Selfless Movie's Living Forever Theory Is Not Impossible Scientists Say

This Is What Would Need To Happen For Us To Live Forever

The premise of Neverland has always held a fascination for quite a few of us, primarily because of the sheer impossibility of achieving immortality.

Hollywood's latest movie offering, Selfless, features Ben Kingsley who plays a wealthy cancer patient who finds a way to live forever by transferring his consciousness to a healthy young doctor, played by Ryan Reynolds.

The narrative, is not a far fetched one according to scientists who were present at an LA screening of the film.

During a panel discussion, University of Arizona researcher Wolfgang Fink and USC Stem Cell researcher Michael Bonaguidi went through the plausible steps that science has to take in order for us to live forever.

"For me, immortality is something that is a little science fiction, currently," Bonaguidi said.

But he added: "I would never say never in the future because there will be people who can imagine things today and tomorrow and beyond that we could only dream about yesterday.

"And that’s evidenced by a lot of the technology that is commonplace to us, such as portable devices and so forth."

At this point, Fink also joined in to say that biology was the most likely scientific field to give us the answer.

Fink explains that the key would be to find a way to prevent cell death or figure out how to expand the cells' life beyond "its natural life span."
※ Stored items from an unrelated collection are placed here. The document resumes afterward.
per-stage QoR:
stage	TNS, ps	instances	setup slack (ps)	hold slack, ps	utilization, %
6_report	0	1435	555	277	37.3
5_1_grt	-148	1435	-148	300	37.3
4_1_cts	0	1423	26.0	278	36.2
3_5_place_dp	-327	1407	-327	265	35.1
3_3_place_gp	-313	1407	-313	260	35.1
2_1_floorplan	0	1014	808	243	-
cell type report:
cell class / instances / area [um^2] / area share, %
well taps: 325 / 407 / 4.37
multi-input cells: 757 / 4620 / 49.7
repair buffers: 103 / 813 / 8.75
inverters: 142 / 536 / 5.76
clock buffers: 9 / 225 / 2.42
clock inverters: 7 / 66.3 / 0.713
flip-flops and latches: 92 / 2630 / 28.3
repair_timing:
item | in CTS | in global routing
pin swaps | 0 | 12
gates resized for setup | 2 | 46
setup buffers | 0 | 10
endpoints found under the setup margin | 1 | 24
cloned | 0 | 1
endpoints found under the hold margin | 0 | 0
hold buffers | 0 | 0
One of the key things to keep in mind however, is that science often works in stages. There are usually several things that need to happen before we can enjoy a breakthrough.

Bonaguidi explains this logic in the context of whether scientists will one day be able to take a person's brain and graft it onto something else.

"It’s a lot of small progress, small progress, small progress, and then, all of a sudden, there’s this big leap forward that happens," he said.

"So, for example, one of the questions that I’m interested in is if you have new cells that are born into a circuit, how does the circuit actually adapt to these new cells?

"And that’s one of the steppingstones toward trying to understand — if you were to then to try to take an entire brain or an entire mind and graft that onto something else — how would that take?

"So we’re trying to take some of these small steps to eventually get to slowing ageing.

Fink then took the conversation down a more robot-focused route, discussing his vision to see a world where humans could live on through machines.

"And I would like to take the abiotic standpoint..." he added.

"Not necessarily mapping the mind of somebody onto a system to make them immortal, but basically creating autonomous systems from scratch — so basically a system that can persist by itself and generate its own thoughts and its own memories and its own actions without human interaction."

Whether we live on forever, or do it through robots, it's a nice thought to know that Neverland, in some shape or form, is not a distant impossibility.

The only downside is that if science does find the road to immortality, it will most likely be the rich who take the first tentative steps towards eternity.

Bonaguidi said "generally, with technologies, they are available to those who have the funds at the onset.

"And then over time, it becomes more cost-effective and then becomes available to the public.

"You may have heard about how the genome was sequenced back in the early 2000s.

"And when this was originally done, it cost millions and millions and millions of dollars. And now it’s a few thousand."